**config.mk**
```make
export PLATFORM = sky130hd
export DESIGN_NAME = lpht_hash
export DESIGN_NICKNAME = d
export VERILOG_FILES = /design/src/rtl/lpht_pkg.sv /design/src/rtl/lpht_hash.sv
export SDC_FILE = /design/constraint.sdc
export NUM_CORES = 1
export LEC_CHECK = 0
export BUFFER_PORTS_ARGS = -buffer_cell sky130_fd_sc_hd__buf_4
export CORE_MARGIN = 5
export CORE_UTILIZATION = 57
export DETAILED_ROUTE_END_ITERATION = 10
export MAX_ROUTING_LAYER = met4
export PLACE_DENSITY = 0.81
export SYNTH_ARGS = -nofsm -noshare
export SYNTH_HDL_FRONTEND = slang
export SYNTH_SLANG_ARGS = --single-unit
```
**constraint.sdc**
```tcl
create_clock -name clk -period 7.7 [get_ports clk]
set_clock_uncertainty 0.1 [all_clocks]
set_input_delay 1.925 -clock clk [delete_from_list [all_inputs] [get_ports clk]]
set_output_delay 1.925 -clock clk [all_outputs]
set_load 0.05 [all_outputs]
```
## config.mk

```make
export PLATFORM = sky130hd
export DESIGN_NAME = multi_pattern_hit_counter_core
export DESIGN_NICKNAME = d
export VERILOG_FILES = /design/src/hdl/mphc_pkg.sv /design/src/hdl/multi_pattern_hit_counter_core.sv /design/src/hdl/mphc_char_cell.sv /design/src/hdl/mphc_out_buf.sv
export SDC_FILE = /design/constraint.sdc
export NUM_CORES = 1
export LEC_CHECK = 0
export BUFFER_PORTS_ARGS = -buffer_cell sky130_fd_sc_hd__buf_2
export CAP_MARGIN = 20
export CORE_ASPECT_RATIO = 0.7
export CORE_MARGIN = 4
export CORE_UTILIZATION = 50
export CTS_CLUSTER_DIAMETER = 150
export CTS_CLUSTER_SIZE = 14
export DETAILED_ROUTE_END_ITERATION = 8
export PLACE_DENSITY = 0.69
export SETUP_SLACK_MARGIN = 0.05
export SYNTH_ARGS = -nofsm -noshare
export SYNTH_HDL_FRONTEND = slang
export SYNTH_HIERARCHICAL = 1
export SYNTH_SLANG_ARGS = --single-unit
```

## constraint.sdc

```tcl
create_clock -name aclk -period 18.1 [get_ports aclk]
set_input_delay 1.81 -clock aclk [delete_from_list [all_inputs] [get_ports aclk]]
set_output_delay 1.81 -clock aclk [all_outputs]
set_load 0.05 [all_outputs]
```
### config.mk
export PLATFORM = sky130hd
export DESIGN_NAME = csk_sqrt
export DESIGN_NICKNAME = d
export VERILOG_FILES = /design/src/rtl/csk_sqrt.sv
export SDC_FILE = /design/constraint.sdc
export NUM_CORES = 2
export LEC_CHECK = 0
export BUFFER_PORTS_ARGS = -buffer_cell sky130_fd_sc_hd__buf_2
export CORE_MARGIN = 3
export CORE_UTILIZATION = 50
export CTS_CLUSTER_SIZE = 24
export DETAILED_ROUTE_END_ITERATION = 10
export HOLD_SLACK_MARGIN = 0.1
export PLACE_DENSITY_LB_ADDON = 0.1
export SYNTH_ARGS = -nofsm -noshare
export SYNTH_HDL_FRONTEND = slang
export SYNTH_SLANG_ARGS = --single-unit
### constraint.sdc
create_clock -name clk_i -period 4.6 [get_ports clk_i]
set_input_delay 0.69 -clock clk_i [delete_from_list [all_inputs] [get_ports clk_i]]
set_output_delay 0.69 -clock clk_i [all_outputs]
set_load 0.02 [all_outputs]
## config.mk

```make
export PLATFORM = sky130hd
export DESIGN_NAME = csk_div
export DESIGN_NICKNAME = d
export VERILOG_FILES = /design/src/rtl/csk_div.sv
export SDC_FILE = /design/constraint.sdc
export NUM_CORES = 2
export LEC_CHECK = 0
export ABC_CLOCK_PERIOD_IN_PS = 3950
export BUFFER_PORTS_ARGS = -buffer_cell sky130_fd_sc_hd__buf_2
export CORE_ASPECT_RATIO = 0.6
export CORE_MARGIN = 2
export CORE_UTILIZATION = 30
export DETAILED_ROUTE_END_ITERATION = 8
export GPL_TIMING_DRIVEN = 0
export PLACE_DENSITY_LB_ADDON = 0.08
export SKIP_CTS_REPAIR_TIMING = 1
export SLEW_MARGIN = 10
export SYNTH_ARGS = -nofsm -noshare
export SYNTH_HDL_FRONTEND = slang
export SYNTH_SLANG_ARGS = --single-unit
```

## constraint.sdc

```tcl
create_clock -name clk_i -period 3.95 [get_ports clk_i]
set_input_delay 0.1975 -clock clk_i [delete_from_list [all_inputs] [get_ports clk_i]]
set_output_delay 0.1975 -clock clk_i [all_outputs]
set_load 0.005 [all_outputs]
```

## src/rtl/csk_div.sv

```systemverilog
// pipelined restoring divider, one quotient bit per stage; rem_i < den_i
module csk_div #(
  parameter int  QW    = 17,
  parameter int  DW    = 32,
  parameter int  LANES = 1,
  parameter type side_t = logic
) (
  input  logic                          clk_i,
  input  logic                          rst_ni,
  input  logic                          en_i,
  input  logic                          valid_i,
  input  logic [LANES-1:0][DW-1:0]      rem_i,
  input  logic [LANES-1:0][QW-1:0]      num_i,
  input  logic [DW-1:0]                 den_i,
  input  side_t                         side_i,
  output logic                          valid_o,
  output logic [LANES-1:0][QW-1:0]      quo_o,
  output side_t                         side_o
);

  logic                     vld [QW+1];
  logic [LANES-1:0][DW-1:0] rem [QW];
  logic [LANES-1:0][QW-1:0] nq  [QW+1];
  logic [DW-1:0]            den [QW];
  side_t                    sd  [QW+1];

  assign vld[0] = valid_i;
  assign rem[0] = rem_i;
  assign nq[0]  = num_i;
  assign den[0] = den_i;
  assign sd[0]  = side_i;

  for (genvar k = 0; k < QW; k++) begin : g_stg
    logic [LANES-1:0][DW:0]   tr;
    logic [LANES-1:0][DW:0]   df;
    logic [LANES-1:0]         ge;
    logic [LANES-1:0][DW-1:0] rem_n;
    logic [LANES-1:0][QW-1:0] nq_n;

    always_comb begin
      for (int l = 0; l < LANES; l++) begin
        tr[l]    = {rem[k][l], nq[k][l][QW-1]};
        ge[l]    = tr[l] >= {1'b0, den[k]};
        df[l]    = tr[l] - {1'b0, den[k]};
        rem_n[l] = ge[l] ? df[l][DW-1:0] : tr[l][DW-1:0];
        nq_n[l]  = {nq[k][l][QW-2:0], ge[l]};
      end
    end

    always_ff @(posedge clk_i or negedge rst_ni) begin
      if (!rst_ni) begin
        vld[k+1] <= 1'b0;
      end else if (en_i) begin
        vld[k+1] <= vld[k];
      end
    end

    always_ff @(posedge clk_i) begin
      if (en_i) begin
        nq[k+1] <= nq_n;
        sd[k+1] <= sd[k];
      end
    end

    if (k < QW - 1) begin : g_rem
      always_ff @(posedge clk_i) begin
        if (en_i) begin
          rem[k+1] <= rem_n;
          den[k+1] <= den[k];
        end
      end
    end
  end

  assign valid_o = vld[QW];
  assign quo_o   = nq[QW];
  assign side_o  = sd[QW];

endmodule

```

==> run summary <==
Of the available clock period, the critical path in the final layout requires 1.02. The floorplan step set the die width to 649 um. The first detailed-routing pass ran for 7 iterations. Of the cells placed in the final design, the portion with a size suffix greater than 1 is 0.108. For this configuration, the core starts out at a cell density of 0.301.

The netlist area before placement is 75,000 um2. The measured slew at the worst slew-check pin is ~1.0 ns. The endpoint of the worst-slack reg-to-reg timing path is g_stg[12].tr[1]. The path with the worst hold slack has its endpoint at g_stg[1].tr[2]. The residual antenna-violating net count after detailed routing is 0. The path class of the tightest hold or removal check is input port to flop. The via count is 53,100. Among all stages on the critical path, the largest delay is contributed by sky130_fd_sc_hd__nor4_1. The placeable core region is between 200,000 and 250,000 um2.

The post-synthesis average cell area came out at 11.2 um2. The first global-routing pass estimated 334,000 um of wire. The worst max-slew margin expressed relative to the limit is 0.298. The number of nets in the finished design is between 7,000 and 8,000. The critical path buffer and inverter count came out at 1.

The DRC violations left came out at 0. Compared with the post-synthesis result, the final layout area differs by 16.8%. The class of the most critical setup path is flop to flop. The cell area after layout came out at just under 90,000 um2.

Across the run, the number of max-cap violations was 0. The total congestion overflow came out at 0. The number of antenna violations at the first check in global routing came out at 16.

The share of synthesized registers carrying an async set or reset is 0.0126. The instance area at placement is 80,000 um2. The smallest setup slack after layout came out at -0.0662 ns. The count of filler cells inserted in the layout is 24,900. IR analysis of the VDD net gives a maximum drop of 0.330 mV.

The number of standard cells after synthesis came out at ~6,700. The commonest cells after synthesis are sky130_fd_sc_hd__edfxtp_1, sky130_fd_sc_hd__inv_1, sky130_fd_sc_hd__nand2_1. The run finished, with violations left. The count of cell types in the netlist came out at 99. The maximum buffer depth of the clock tree is 4. The largest area contributor in the synthesized netlist is sky130_fd_sc_hd__edfxtp_1.

Final hold analysis gives a worst-case slack of 0.0275 ns. The final number of hold-violating endpoints came out at 0. The final critical-path required period came out at 4.02 ns. Across all register-to-register paths, the minimum setup slack is -0.07 ns. The overall track demand over capacity in global routing came out at 0.176. The number of pins exceeding their max-slew limit in the final report was 0.

Entering global routing, the biggest net connects around 150 pins. The die height is 391 um. The half-perimeter wire length of the detailed placement result is 179,000 um. The count of buffers from port buffering is 104.

In the routed layout, each cell is associated on average with a via count of 5.03. The part of the Yosys area used for sequential elements is 0.539. The most numerous cell on the critical path is sky130_fd_sc_hd__nand3_1. The via count of the first global-routing pass is 49,600. The data arrival time of the critical path is 4.56 ns. The checks that failed: negative setup slack. The final weighted congestion of routability-driven global placement came out at 0.865. The post-layout utilization of the core is 0.351. The number of I/O pins is 105.

Synthesis produced a netlist with a net count of approximately 7,300. The areal power density over the cells came out at 848 nW/um2. Setup repair after global routing could not meet its margin everywhere. The source-to-sink clock delay at the later pin of the worst-skew pair came out at approximately 0.83 ns. For this run, the leading register cell type out of synthesis is sky130_fd_sc_hd__edfxtp_1. The CTS sink count came out at 1,347. The data required time of the critical path came out at 4.49 ns. The startpoint of the most critical setup path is g_stg[11].tr[24]. The number of cells on the worst reg-to-reg path came out at 10. The clock tree from TritonCTS is built. Summed over all layers, the routed wires come to 231,000 um. The setup TNS after final layout is -0.116 ns. Between clock sinks in the finished design, the worst skew comes to 0.0610 ns. On the critical path the largest part of the delay comes from simple AND/OR/NAND/NOR gates. The number of H-tree levels is 4. The die area came out at 254,000 um2.

The maximum fanout along the worst path came out at 10. The number of CTS-inserted buffers is 157. The area share of the largest cell type after synthesis came out at 0.533. The starting DRC count in detailed routing is 5,306. The count of synthesis-stage warnings from yosys came out at 0. Ranked by total cell area, the synthesized netlist is headed by sky130_fd_sc_hd__edfxtp_1, sky130_fd_sc_hd__ha_1, sky130_fd_sc_hd__o21ai_0.

The number of rows in the core area came out at 142. Summing internal, switching and leakage power gives 0.0742 W. The worst min-delay path startpoint is rem_i[0]. STA classifies the critical path endpoint as a flop. The fmax is 0.249 GHz.

Setup violations remaining at the end of the flow were counted as 3. The leakage component of the power came out at 35.4 nW. The total of flip-flops plus latches after synthesis came out at 1,347. In the post-synthesis netlist, the cell with the most instances is sky130_fd_sc_hd__edfxtp_1. The number of enable flip-flop cells after synthesis came out at ~1,300.

The kind of start point of the critical path is a flop. The number of cells on the worst hold path is 4. The delay of the slowest critical-path stage came out at 0.76 ns. After detailed routing, the average wire length per cell comes to 21.9 um. The tree is rooted in a sky130_fd_sc_hd__clkbuf_16.

The worst flop-to-flop path startpoint is g_stg[11].tr[24]. The clock transition at the registers of the reported paths is 0.07 ns. Traced cell by cell, the critical path runs through ha_1 > nand3_1 > or3_1 > nor4_1 > a21oi_1 > nand3_1 > o21ai_4 > buf_2 > nand2_1 > o21ai_0.
logic make-up after synthesis:
group / count (synthesis) / share of synthesized area
xor+xnor: 411 / 0.0480
fa+ha+maj: 560 / 0.0951
compound gates: 1841 / 0.155
flops: 1347 / 0.539
mux: 164 / 0.0245
simple gates: 1535 / 0.0961
buf+inv: 840 / 0.0431
tightest hold or removal path, stage by stage:
cell and delay, ns:
sky130_fd_sc_hd__buf_2 0.12, sky130_fd_sc_hd__inv_1 0.08, sky130_fd_sc_hd__fa_1 0.16, sky130_fd_sc_hd__o21ai_0 0.08
cell usage in the layout, fill, tap and decap left out, types with 79 or more instances in the layout:
master                          instances
sky130_fd_sc_hd__nor2b_1               80
sky130_fd_sc_hd__nand2b_1              79
sky130_fd_sc_hd__clkbuf_1             100
sky130_fd_sc_hd__ha_1                 536
sky130_fd_sc_hd__mux2_2               111
sky130_fd_sc_hd__o21ai_0              514
sky130_fd_sc_hd__nand3_1              105
sky130_fd_sc_hd__buf_2                122
sky130_fd_sc_hd__a21oi_1              450
sky130_fd_sc_hd__nand4_1               92
sky130_fd_sc_hd__inv_1                675
sky130_fd_sc_hd__edfxtp_1            1330
sky130_fd_sc_hd__dlygate4sd3_1         85
sky130_fd_sc_hd__xnor2_1              228
sky130_fd_sc_hd__xor2_1               183
sky130_fd_sc_hd__a21o_1               295
sky130_fd_sc_hd__nand2_1              594
sky130_fd_sc_hd__clkbuf_16            163
sky130_fd_sc_hd__nor2_1               313
report_power, final:
| part | internal [W] | switching [W] | leakage [nW] | total, W |
|---|---|---|---|---|
| clock network | 0.00836 | 0.00610 | 2.38 | 0.0145 |
| registers | 0.0212 | 0.00253 | 13.2 | 0.0237 |
| logic | 0.0144 | 0.0217 | 19.8 | 0.0360 |
| total | 0.0439 | 0.0303 | 35.4 | 0.0742 |
through the flow:
stage | setup slack (ns) | instances
3_3_place_gp | -20.15 | 10100
3_5_place_dp | -1.20 | 10100
6_report | -0.0662 | 10600
5_1_grt | -0.0851 | 10500
4_1_cts | -1.29 | 10400
2_1_floorplan | 0.661 | 6698
area by class of cell:
type	instances	area [um2]	area share
Sequential cell	1347	40400	0.461
Clock buffer	185	4130	0.0471
Inverter	678	2550	0.0292
Tap cell	3312	4140	0.0473
Timing Repair Buffer	282	2560	0.0293
Buffer	154	823	0.00940
Clock inverter	78	785	0.00896
Multi-Input combinational cell	4511	32200	0.367
Antenna cell	5	12.5	0.000143
per-layer routing:
metal | vias to the layer above | wire length [um] | track usage
met5 | - | 0 | 0
met1 | 25900 | 127000 | 0.291
met4 | 0 | 3390 | 0.0301
li1 | 25500 | - | -
met2 | 1484 | 83000 | 0.218
met3 | 218 | 18000 | 0.0511
how the worst max path moves through the flow:
| stage | to | slack (ns) | depth (start not counted) |
|---|---|---|---|
| 3_5_place_dp | g_stg[13].tr[25] | -1.20 | 13 |
| 4_1_cts | g_stg[13].tr[25] | -1.29 | 13 |
| 2_1_floorplan | g_stg[13].tr[25] | 0.66 | 13 |
| 3_3_place_gp | g_stg[1].nq_n[11] | -20.15 | 1 |
| 5_1_grt | g_stg[13].tr[25] | -0.09 | 16 |
| 6_report | g_stg[12].tr[1] | -0.07 | 10 |
state kept, by name, indices dropped and copies added, names as in the netlist:
signal	cells
g_stg.tr	528
sd	16
side_o	1
den	512
g_stg.nq_n	256
quo_o	17
valid_o	1
vld	16
Note: power is estimated with default switching activity, not from simulation.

::::::::::

### INSTRUCTIONS FOR THE TASK:
Go through the records. Copy each line where "registers" appears.

### TASK RESULT:
The share of synthesized registers carrying an async set or reset is 0.0126. The instance area at placement is 80,000 um2. The smallest setup slack after layout came out at -0.0662 ns. The count of filler cells inserted in the layout is 24,900. IR analysis of the VDD net gives a maximum drop of 0.330 mV.
The worst flop-to-flop path startpoint is g_stg[11].tr[24]. The clock transition at the registers of the reported paths is 0.07 ns. Traced cell by cell, the critical path runs through ha_1 > nand3_1 > or3_1 > nor4_1 > a21oi_1 > nand3_1 > o21ai_4 > buf_2 > nand2_1 > o21ai_0.
| registers | 0.0212 | 0.00253 | 13.2 | 0.0237 |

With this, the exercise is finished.